7. Integrated, Team-Based Care
At The Pain Relief Clinic:
- Care is led by Dr. Terence Tan, a licensed medical doctor (SMC) with over 20 years of experience
- Working closely with MOH AHPC-licensed physiotherapists
Care includes:
- Diagnosis
- Rehabilitation
- Pain education
- Movement retraining
- Medical support when needed
Recovery involves both physical rehabilitation and improving how the body responds to movement.
8. When Should You Seek Further Assessment?
You should consider evaluation if:
- Pain persists beyond a few weeks
- You feel unstable going down stairs
- There is swelling or locking
- Pain is worsening
- You are unsure of the cause
Final Takeaway
Knee pain when going down stairs is common—and often an early sign of reduced control and load tolerance.
A structured approach includes:
- Accurate diagnosis
- Understanding pain (biopsychosocial model)

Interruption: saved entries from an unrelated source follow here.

## config.mk

```make
export PLATFORM = sky130hd
export DESIGN_NAME = uart_rx_fifo
export DESIGN_NICKNAME = d
export VERILOG_FILES = /design/src/rtl/uart_rx_fifo.sv
export SDC_FILE = /design/constraint.sdc
export NUM_CORES = 1
export LEC_CHECK = 0
export ABC_AREA = 0
export CORE_AREA = 2 2 174 176
export CTS_BUF_LIST = sky130_fd_sc_hd__clkbuf_16
export DETAILED_ROUTE_END_ITERATION = 8
export DIE_AREA = 0 0 176 178
export HOLD_SLACK_MARGIN = 0.12
export PLACE_DENSITY_LB_ADDON = 0.15
export SLEW_MARGIN = 30
export SYNTH_ARGS = -nofsm -noshare
export SYNTH_HDL_FRONTEND = slang
export SYNTH_SLANG_ARGS = --single-unit
```

## constraint.sdc

```tcl
create_clock -name clk -period 4.5 [get_ports clk]
set_input_delay 0.675 -clock clk [delete_from_list [all_inputs] [get_ports clk]]
set_output_delay 0.675 -clock clk [all_outputs]
set_load 0.01 [all_outputs]
```

## src/rtl/uart_rx_fifo.sv

```systemverilog
// uart_rx_fifo: receive buffer between the uart_rx byte receiver and the
// picorv32 native memory bus. Received bytes are queued in a DEPTH-entry FIFO
// and drained by the CPU through DATA/STATUS/CTRL registers; a level IRQ
// signals data at or above a threshold and/or a sticky overflow.
//
// Ports
//   clk        system clock
//   rst        synchronous reset, active-high
//   in_valid   one-cycle byte strobe from uart_rx
//   in_data    received byte, qualified by in_valid
//   bus_cs     chip select (mem_valid & address decode)
//   bus_addr   word select: 0=DATA 1=STATUS 2=CTRL 3=reserved
//   bus_wstrb  byte write strobes, zero means read
//   bus_wdata  write data
//   bus_rdata  registered read data, valid while bus_ready is high
//   bus_ready  single-cycle access acknowledge
//   irq        registered level interrupt request
module uart_rx_fifo #(
  parameter int unsigned DEPTH = 16
) (
  input  logic        clk,
  input  logic        rst,
  input  logic        in_valid,
  input  logic [7:0]  in_data,
  input  logic        bus_cs,
  input  logic [1:0]  bus_addr,
  input  logic [3:0]  bus_wstrb,
  input  logic [31:0] bus_wdata,
  output logic [31:0] bus_rdata,
  output logic        bus_ready,
  output logic        irq
);

  localparam int unsigned AW = $clog2(DEPTH);
  localparam int unsigned CW = AW + 1;
  localparam logic [CW-1:0] FULL_CNT = CW'(DEPTH);

  localparam logic [1:0] ADDR_DATA   = 2'd0;
  localparam logic [1:0] ADDR_STATUS = 2'd1;
  localparam logic [1:0] ADDR_CTRL   = 2'd2;

  localparam logic [31:0] RD_NO_DATA = 32'h0000_0100;

  // Elaboration guard on the supported FIFO geometry
  if (DEPTH < 2 || DEPTH > 128 || (DEPTH & (DEPTH - 1)) != 0) begin : g_bad_depth
    $error("uart_rx_fifo: DEPTH must be a power of two in 2..128");
  end

  // Storage and state
  logic [7:0]    mem_q [DEPTH];
  logic [AW-1:0] wr_ptr_q, wr_ptr_d;
  logic [AW-1:0] rd_ptr_q, rd_ptr_d;
  logic [CW-1:0] count_q,  count_d;
  logic          overflow_q, overflow_d;
  logic          rx_ie_q, rx_ie_d;
  logic          ovf_ie_q, ovf_ie_d;
  logic [7:0]    thresh_q, thresh_d;
  logic [31:0]   rdata_q, rdata_d;
  logic          ready_q, ready_d;
  logic          irq_q, irq_d;

  // Per-cycle decode
  logic          acc;
  logic          is_wr;
  logic          empty;
  logic          full;
  logic          pop;
  logic          push;
  logic          drop;
  logic          flush;
  logic          ovf_clr;
  logic [7:0]    eff_thresh;
  logic [31:0]   rd_mux;

  // Write-data bits with no register behind them
  logic          unused_wdata;
  assign unused_wdata = ^{bus_wdata[31:16], bus_wdata[7:4]};

  // Access decode, FIFO bookkeeping, register updates and read mux
  always_comb begin
    wr_ptr_d   = wr_ptr_q;
    rd_ptr_d   = rd_ptr_q;
    count_d    = count_q;
    overflow_d = overflow_q;
    rx_ie_d    = rx_ie_q;
    ovf_ie_d   = ovf_ie_q;
    thresh_d   = thresh_q;
    rdata_d    = rdata_q;
    ready_d    = 1'b0;
    irq_d      = 1'b0;
    rd_mux     = 32'h0;

    // A held chip select is only accepted once per ready pulse
    acc     = bus_cs && !ready_q;
    is_wr   = |bus_wstrb;
    empty   = (count_q == '0);
    full    = (count_q == FULL_CNT);
    pop     = acc && (bus_addr == ADDR_DATA) && !is_wr && !empty;
    flush   = acc && (bus_addr == ADDR_STATUS) && bus_wstrb[0] && bus_wdata[3];
    ovf_clr = acc && (bus_addr == ADDR_STATUS) && bus_wstrb[0] && bus_wdata[2];
    // A pop in the same edge frees the slot the push needs
    push    = in_valid && (!full || pop) && !flush;
    drop    = in_valid && full && !pop && !flush;

    // Read mux sees pre-push, pre-pop state
    unique case (bus_addr)
      ADDR_DATA:   rd_mux = empty ? RD_NO_DATA : {24'h0, mem_q[rd_ptr_q]};
      ADDR_STATUS: rd_mux = {16'h0, 8'(count_q), 5'h0, overflow_q, full, empty};
      ADDR_CTRL:   rd_mux = {16'h0, thresh_q, 6'h0, ovf_ie_q, rx_ie_q};
      default:     rd_mux = 32'h0;
    endcase

    if (acc) begin
      ready_d = 1'b1;
      rdata_d = is_wr ? 32'h0 : rd_mux;
    end

    if (acc && (bus_addr == ADDR_CTRL)) begin
      if (bus_wstrb[0]) begin
        rx_ie_d  = bus_wdata[0];
        ovf_ie_d = bus_wdata[1];
      end
      if (bus_wstrb[1]) begin
        thresh_d = bus_wdata[15:8];
      end
    end

    if (push) begin
      wr_ptr_d = wr_ptr_q + AW'(1);
    end
    if (pop) begin
      rd_ptr_d = rd_ptr_q + AW'(1);
    end

    unique case ({push, pop})
      2'b10:   count_d = count_q + CW'(1);
      2'b01:   count_d = count_q - CW'(1);
      default: count_d = count_q;
    endcase

    if (flush) begin
      wr_ptr_d = '0;
      rd_ptr_d = '0;
      count_d  = '0;
    end

    // A fresh drop outranks a clear issued on the same edge
    if (ovf_clr) begin
      overflow_d = 1'b0;
    end
    if (drop) begin
      overflow_d = 1'b1;
    end

    // Threshold 0 behaves as 1; evaluated on current state for one cycle of latency
    eff_thresh = (thresh_q == 8'd0) ? 8'd1 : thresh_q;
    irq_d = (rx_ie_q && ({1'b0, 8'(count_q)} >= {1'b0, eff_thresh}))
            || (ovf_ie_q && overflow_q);
  end

  // State registers
  always_ff @(posedge clk) begin
    if (rst) begin
      wr_ptr_q   <= '0;
      rd_ptr_q   <= '0;
      count_q    <= '0;
      overflow_q <= 1'b0;
      rx_ie_q    <= 1'b0;
      ovf_ie_q   <= 1'b0;
      thresh_q   <= 8'd1;
      rdata_q    <= 32'h0;
      ready_q    <= 1'b0;
      irq_q      <= 1'b0;
    end else begin
      wr_ptr_q   <= wr_ptr_d;
      rd_ptr_q   <= rd_ptr_d;
      count_q    <= count_d;
      overflow_q <= overflow_d;
      rx_ie_q    <= rx_ie_d;
      ovf_ie_q   <= ovf_ie_d;
      thresh_q   <= thresh_d;
      rdata_q    <= rdata_d;
      ready_q    <= ready_d;
      irq_q      <= irq_d;
    end
  end

  // FIFO storage, contents are don't-care until counted in
  always_ff @(posedge clk) begin
    if (!rst && push) begin
      mem_q[wr_ptr_q] <= in_data;
    end
  end

  assign bus_rdata = rdata_q;
  assign bus_ready = ready_q;
  assign irq       = irq_q;

endmodule

```

Yosys cells after proc, flatten, opt, wreduce, memory -nomap -nowiden
Memory sizes are Yosys's and may differ from the RTL's. A register that Yosys moved wholly into a read port is not among the register bits.
Index checks and enable logic that the tools add are counted.
{ "word_totals": {"regBits": 58, "latchBits": 0, "ramBits": 128, "rom_bits": 0, "out_inout_bits": 34, "elab_cells": 68, "mem_count": 1} }
{ "classes": {"add_sub_neg": 4, "multipliers": 0, "n_div": 0, "order_cmp": 1, "eq_ne": 5, "n_shift": 0, "n_mux": 12, "n_bitwise": 0, "reduce_logical": 35} }
{ "mem_list": {"columns": ["memory", "depth", "word_bits", "read_ports", "rd_ports_with_merged_regs", "write_ports", "line", "rtl"], "rows": [
  ["mem_q", 16, 8, 1, 1, 1, "50", "logic [7:0] mem_q [DEPTH];"]
]} }
{ "op_table": {"columns": ["op", "n"], "rows": [
  ["16-bit one-hot mux with 3 select lines", 1],
  ["32-bit two-way mux", 1],
  ["1-bit logical AND", 17],
  ["5-bit one-hot mux with 2 select lines", 1],
  ["9-bit two-way mux", 1],
  ["4-bit by 1-bit adder with 4-bit output, second input constant", 2],
  ["5-bit by 8-bit >= comparator with 1-bit output", 1],
  ["8-bit logical NOT", 1],
  ["4-bit two-way mux", 2],
  ["8-bit two-way mux", 1],
  ["1-bit logical NOT", 7],
  ["5-bit by 1-bit adder with 5-bit output, second input constant", 1],
  ["5-bit == test, second input constant", 1],
  ["5-bit logical NOT", 1],
  ["1-bit two-way mux", 5],
  ["5-bit by 1-bit subtractor with 5-bit output, second input constant", 1],
  ["2-bit by 1-bit == test with 1-bit output, second input constant", 2],
  ["2-bit == test, second input constant", 2],
  ["2-bit AND reduction", 2],
  ["2-bit nonzero test", 2],
  ["4-bit OR reduction", 1],
  ["2-bit logical NOT", 1],
  ["1-bit logical OR", 2],
  ["2-bit OR reduction", 1]
]} }

Longest topological paths before layout
Gate-level depths: netlist of the first run.
{ "logic_depth": {"ltp_word": 11, "ltp_mapped": 14, "depth_no_buf": 12} }

Worst setup path before layout of the first run
OpenSTA, ideal clock, no wires.
{ "synth_timing": {"path_type": "input to register", "from": "in bus_wstrb[3]", "to": "reg count_q[2]", "arrival_time_ns": 3.608, "required_ns": 4.430, "setup_slack_ns": 0.822, "stages": 13, "path_buffers": 2, "cell_sequence": "or4_4 -> or4_4 -> a31oi_4 -> clkbuf_2 -> inv_1 -> ha_1 -> clkbuf_1 -> xor2_1 -> ha_1 -> a21oi_1 -> xor2_1 -> or3_1 -> a21oi_1"} }
{ "synth_between": {"elab_chain_cells": 9, "elab_cells_between_ends": 11, "cone_classes": "2 x eq/ne; 1 x mux; 8 x reduce/logical"} }
{ "synth_lines": {"columns": ["item", "line", "rtl"], "rows": [
  ["from (decl)", "27", "input logic [3:0] bus_wstrb,"],
  ["4-bit OR reduction (*)", "95", "is_wr = |bus_wstrb;"],
  ["1-bit logical NOT (*)", "98", "pop = acc && (bus_addr == ADDR_DATA) && !is_wr && !empty;"],
  ["1-bit logical AND (*) (2 in series)", "98", null],
  ["1-bit logical OR", "102", "push = in_valid && (!full || pop) && !flush;"],
  ["1-bit logical AND (2 in series)", "102", null],
  ["2-bit by 1-bit == test with 1-bit output / 2-bit == test (equally long branches)", "135", "unique case ({push, pop})"],
  ["5-bit one-hot mux with 2 select lines / 2-bit nonzero test (equally long branches)", null, null],
  ["to (signal assigned)", "177", "count_q <= count_d;"],
  ["to (decl)", "53", "logic [CW-1:0] count_q, count_d;"]
]} }
Every way passes the cells marked *; elsewhere a longest branch is shown, timed or not.
A chain may end at the register's enable or synchronous reset.

Worst setup path in the final report of the first run
{ "layout_timing": {"from": "in bus_wstrb[0]", "to": "reg count_q[2]"} }
{ "layout_between": {"elab_chain_cells": 9, "elab_cells_between_ends": 15, "cone_classes": "2 x eq/ne; 1 x mux; 12 x reduce/logical"} }
{ "layout_lines": {"columns": ["item", "line"], "rows": [
  ["4-bit OR reduction", "95"],
  ["1-bit logical NOT", "98"],
  ["1-bit logical AND (2 in series)", "98"],
  ["1-bit logical OR", "102"],
  ["1-bit logical AND (2 in series)", "102"],
  ["2-bit by 1-bit == test with 1-bit output / 2-bit == test (equally long branches)", "135"],
  ["5-bit one-hot mux with 2 select lines / 2-bit nonzero test (equally long branches)", null]
]} }
Several ways; a longest one is shown, not always the timed one.

==> impl_metrics.yaml, run 1 <==
power:
  peakVddDrop_mv: 0.249
  power_density_nw_per_um2: 387
  p_leak_nw: 2.88
critical_path:
  cp.required_ns: 4.86
  crit_path_start_kind: "input port"
  arrival_ns: 3.95
  path_class: "input port to flop"
  critPathCaptureType: "flop"
  crit_fanout: 9
route:
  viasPerCell: 4.43
  drc: 0
  finalWirelength_um: 17000
  dr.pass1.iters: 5
  drt_iter0_drc: 207
  antenna_left: 0
  detail_route.wl_per_cell_um: 18.4
  route.vias.total: 4108
clock_network:
  cts-hold-fix-buffers: 0
  post_cts_resized: 0
  clk_pin_slew_ns: 0.07
  clock-sinks: 174
  tritoncts: "yes"
  cts-root-buf: "clkbuf_16"
  post_cts_buffers: 0
  cts.htree.levels: 4
  cts_made_buffers: 17
  clock_latency_ns: 0.43
  cts_buffer_depth: 2
place:
  dp_cells: 896
  hpwl_um: 11500
  pre_cts_slack_ns: 0.503
  port_buffers: 47
  place.gp.congestion: 0.730
timing:
  hold_viol_final: 0
  timing.setup.tns_ns: 0
  rsz0062_at_grt: "no"
  max_slew_margin_pct: 39.0
  fin_crit_ns: 3.59
  slew_viol_final: 0
  finalClockSkew_ns: 0.0113
  period_share_pct: 79.8
  setup_viol: 0
  fin_ws_ns: 0.910
  fmax_ghz: 0.279
  worst_slew_pin_slew_ns: 0.907
synthesis:
  ys_seq_area_share_pct: 65.3
  synth_area_um2: 7290
  synth_edf_count: 128
  yosys.cell_types.count: 52
  syn_area_per_cell_um2: 15.4
  ys_ff_latch: 174
  synth.most_common_cell: "edfxtp_1"
  yosys-top-cells-count: "128 x edfxtp_1, 46 x dfxtp_1, 36 x nor2_1"
  postSynth.asyncResetShare_pct: 0
  synth_area_leaders: "edfxtp_1 53%, dfxtp_1 13%, mux4_2 10%"
  synth_area_leader_cell: "edfxtp_1"
  syn_inst: 475
  synth_flop_cell: "edfxtp_1"
  synth-warning-count: 0
  netlist.area_leader.share_pct: 52.7
floorplan:
  rows: 63
  die_w_um: 176
  top_level_ports: 84
  core_area_um2: 29400
  fp.dieH_um: 178
  initial_core_util_pct: 24.8
  die_area_um2: 31300
global_route:
  grt_max_degree: 31
  first_global_vias: 4216
  grt_pass1_wl_um: 26000
  grt_usage_pct: 11.4
  overflow: 0
  antenna_found_initial: 0
finish:
  final-instance-count-excl-fill: 928
  fillers: 2919
  seqCellArea_um2: 4770
  layout-drive-gt1-share_pct: 17.5
  multi_input_area_um2: 2310
  nets: 588
  diodes: 0
  fin_util_pct: 29.8
  synthToLayoutAreaGrowth_pct: 20.2
worst_hold_path:
  hold_class: "flop to flop"
flow_run:
  maxCapViolCount: 0
run_status:
  outcome: "complete, no violations"
-- layout by cell type (no fill, tap or decap), types with 5 or more instances in the layout --
cell / instances
a21oi_1: 10
mux2i_1: 24
o211ai_1: 6
and3_1: 13
mux4_2: 33
nor3_1: 6
nor2b_1: 6
clkbuf_16: 17
and3_2: 6
edfxtp_1: 128
o21ai_0: 6
mux2_2: 5
a22oi_1: 7
a222oi_1: 6
nor2_1: 36
conb_1: 16
clkdlybuf4s50_1: 47
ha_1: 13
xor2_1: 6
nand2_1: 19
dfxtp_1: 44
inv_1: 15
buf_4: 9
nand3_1: 5
-- worst paths after layout --
check / start / endpoint / slack [ns] / depth (start not counted)
setup / recovery: bus_wstrb[0] / count_q[2] / 0.91 / 12
hold reg to reg: bus_rdata[3] / bus_rdata[3] / 0.46 / 2
hold / removal: bus_rdata[3] / bus_rdata[3] / 0.46 / 2
setup reg to reg: count_q[1] / count_q[2] / 1.45 / 10
-- sequential cells by signal, summed over array words and instances, names as in the netlist, named ones only --
signal and cells:
overflow_q 1, rx_ie_q 1, bus_rdata 16, bus_ready 1, mem_q 128, count_q 5, wr_ptr_q 4, ovf_ie_q 1
rd_ptr_q 4, irq 1, thresh_q 8
-- report_power, final --
part | internal (W) | leakage (nW) | switching (W)
clock network | 0.000840 | 0.296 | 0.000653
logic | 0.0000623 | 1.06 | 0.0000874
registers | 0.00173 | 1.53 | 0.0000128
-- stage by stage --
stage / instance area [um2] / hold WS, ns / power, W
global route: 8770 / 0.487 / 0.00351
detailed placement: 8160 / 0.456 / 0.00193
finish: 8770 / 0.458 / 0.00339
global placement: 8160 / 0.454 / 0.00193
CTS: 8770 / 0.466 / 0.00343
floorplan: 7350 / 0.469 / 0.00187
-- cell families after synthesis --
| kind of cell | after synthesis | synth area share [%] |
|---|---|---|
| mux | 63 | 14.4 |
| xor+xnor | 10 | 1.20 |
| other cells | 1 | 0.0514 |
| fa+ha+maj | 13 | 2.23 |
| simple gates | 110 | 7.91 |
| compound gates | 49 | 5.16 |
| flops | 174 | 65.3 |
| buf+inv | 55 | 3.72 |
-- area by class of cell --
| cell class | instances | area share (%) |
|---|---|---|
| clock buffers | 17 | 4.85 |
| clock inverters | 15 | 2.03 |
| inverters | 15 | 0.642 |
| multi-input cells | 261 | 26.4 |
| flip-flops and latches | 174 | 54.4 |
| well taps | 390 | 5.57 |
| repair buffers | 56 | 6.14 |
-- critical path, stage by stage --
cell and delay, ns:
clkdlybuf4s50_1 0.49, or4_4 0.52, or4_4 0.48, a31oi_4 0.22
inv_1 0.08, ha_1 0.31, xor2_1 0.18, ha_1 0.19
a21oi_1 0.24, xor2_1 0.11, or3_1 0.31, a21oi_1 0.14
-- metal layers --
metal	vias to the layer above	track usage (%)	share of wire, %
met5	-	0	0
met4	0	3.68	1.2
met3	14	2.79	4.7
met2	123	19.1	48
met1	2062	14.7	46
li1	1909	-	-
Note: power is estimated with default switching activity, not from simulation.
==> run 2, diff against run 1 <==
- clock period: 4.5 -> 3.1 ns (I/O delays scaled with it)
==> run 2 against run 1 <==
Cell count increased by 3.2%. Count of clock-buffer cells in the layout unchanged. Combinational power increased by 69%. Clock skew is 0.0013 ns higher. Die area unchanged. Final area is 4.6% higher. Core utilization grew 1.4 points. Via count is 1.8% higher. Sequential cell count stayed put. Largest cell class unchanged. Largest power group unchanged.
==> impl_metrics.yaml, run 2 (same netlist as run 1, synthesis figures left out) <==
route:
  route.vias.total: 4182
  finalWirelength_um: 17700
  drc: 0
  drt_iter0_drc: 305
  viasPerCell: 4.37
  antenna_left: 0
  dr.pass1.iters: 5
  detail_route.wl_per_cell_um: 18.4
clock_network:
  post_cts_resized: 0
  cts-hold-fix-buffers: 0
  post_cts_buffers: 0
  tritoncts: "yes"
  cts.htree.levels: 4
  clock-sinks: 174
  clk_pin_slew_ns: 0.07
  cts_buffer_depth: 2
  clock_latency_ns: 0.43
  cts-root-buf: "clkbuf_16"
  cts_made_buffers: 17
timing:
  fin_ws_ns: 0.139
  max_slew_margin_pct: 54.4
  hold_viol_final: 0
  fmax_ghz: 0.338
  worst_slew_pin_slew_ns: 0.683
  finalClockSkew_ns: 0.0125
  setup_viol: 0
  rsz0062_at_grt: "no"
  fin_crit_ns: 2.96
  period_share_pct: 95.5
  slew_viol_final: 0
power:
  p_leak_nw: 3.07
  peakVddDrop_mv: 0.377
  power_density_nw_per_um2: 541
  total_power_w: 0.00496
floorplan:
  initial_core_util_pct: 24.8
  rows: 63
  die_w_um: 176
  top_level_ports: 84
  core_area_um2: 29400
  fp.dieH_um: 178
  die_area_um2: 31300
critical_path:
  crit_fanout: 3
  critPathCaptureType: "flop"
  cp.required_ns: 3.46
  arrival_ns: 3.32
  rrSetupSlack_ns: 0.43
  path_class: "input port to flop"
  crit_path_start_kind: "input port"
flow_run:
  maxCapViolCount: 0
finish:
  nets: 618
  synthToLayoutAreaGrowth_pct: 25.7
  fin_util_pct: 31.2
  layout_commonest_cell: "edfxtp_1"
  diodes: 0
  mostFrequentLayoutCells: "128 x edfxtp_1, 47 x clkdlybuf4s50_1, 46 x dfxtp_1"
  final-instance-count-excl-fill: 958
  largest_register_ffs: 128
  layout-drive-gt1-share_pct: 22.2
  largest-register: "mem_q"
place:
  hpwl_um: 12300
  pre_cts_slack_ns: -0.289
  dp_cells: 926
  port_buffers: 47
  place.gp.congestion: 0.748
global_route:
  overflow: 0
  grt_usage_pct: 11.8
  first_global_vias: 4417
  grt_max_degree: 28
  grt_pass1_wl_um: 27100
  antenna_found_initial: 0
worst_hold_path:
  hold_class: "flop to flop"
run_status:
  outcome: "complete, no violations"
run 2: changes by cell type in the layout (fill, tap and decap cells not counted), moves of 2 or more:
cell | previous run | this run
buf_4 | 9 | 26
buf_12 | 0 | 13
dfxtp_1 | 44 | 46
dfxtp_2 | 2 | 0
ha_1 | 13 | 11
ha_2 | 0 | 2
inv_6 | 3 | 5
run 2: final timing paths:
check,start,to,cells past startpoint
worst max-delay path,bus_wstrb[3],count_q[2],12
worst min-delay path,bus_rdata[4],bus_rdata[4],2
worst max register to register,bus_ready,count_q[2],11
worst min register to register,bus_rdata[4],bus_rdata[4],2
run 2: cell type report:
| class | instances | area [um2] |
|---|---|---|
| timing repair buffer | 86 | 926 |
| clock inverter | 15 | 178 |
| multi-input combinational | 261 | 2330 |
| tap | 390 | 488 |
| sequential | 174 | 4760 |
| inverter | 15 | 56.3 |
| clock buffer | 17 | 425 |
| fill | 2867 | 20200 |
run 2: critical path, cell delays in order:
cell and delay (ns):
clkdlybuf4s50_1 0.40, or4_4 0.54, or4_4 0.49, a31oi_4 0.18
inv_2 0.06, ha_2 0.19, xor2_1 0.14, ha_2 0.19
a21oi_4 0.14, xor2_1 0.09, or3_1 0.30, a21oi_1 0.14
run 2: per-layer routing:
metal	track usage, %	vias to the layer above	part of all wire [%]
li1	-	1962	-
met5	0	-	0
met3	2.60	17	4.3
met4	4.03	0	1.7
met1	15.0	2098	46
met2	20.0	105	49
run 2: power breakdown:
group          internal [W]  total (W)  switching, W  leakage [nW]
Sequential          0.00252    0.00253     0.0000116          1.52
Clock               0.00122    0.00218      0.000962         0.291
Combinational      0.000112   0.000254      0.000142          1.25
run 2: metrics by stage:
step | TNS (ns) | instance area, um2 | hold slack, ns
after detailed placement | -0.652 | 8560 | 0.449
after global routing | 0 | 9170 | 0.485
after CTS | 0 | 9160 | 0.459
after floorplan | -0.184 | 7380 | 0.469
after global placement | -0.654 | 8560 | 0.449
final | 0 | 9170 | 0.459
==> run 3, diff against run 2 <==
- GPL_TIMING_DRIVEN: default -> 0
==> run 3 against run 2 <==
Sequential power hardly changed. Cell count is 0.94% higher. Setup slack worse by 0.026 ns. Non-clock buffer count is 9 higher. Final area is 1.2% lower. Critical path type unchanged.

- Progressive loading rehabilitation
- Movement control training
- Medication or injections when needed
- Integrated care with doctor + physiotherapist
👉 Modern MSK care focuses on restoring control, strength, and confidence, not just reducing pain.
FAQ
Q1: Why is going down stairs more painful than going up?
It requires controlled lowering, which places higher stress on the knee.
Q2: Is this a sign of arthritis?
It can be, but many other conditions can cause similar symptoms.
Q3: Should I avoid stairs completely?
Not necessarily—movement may be modified and gradually progressed.
Q4: Can physiotherapy help?
Yes, especially with strengthening and control training.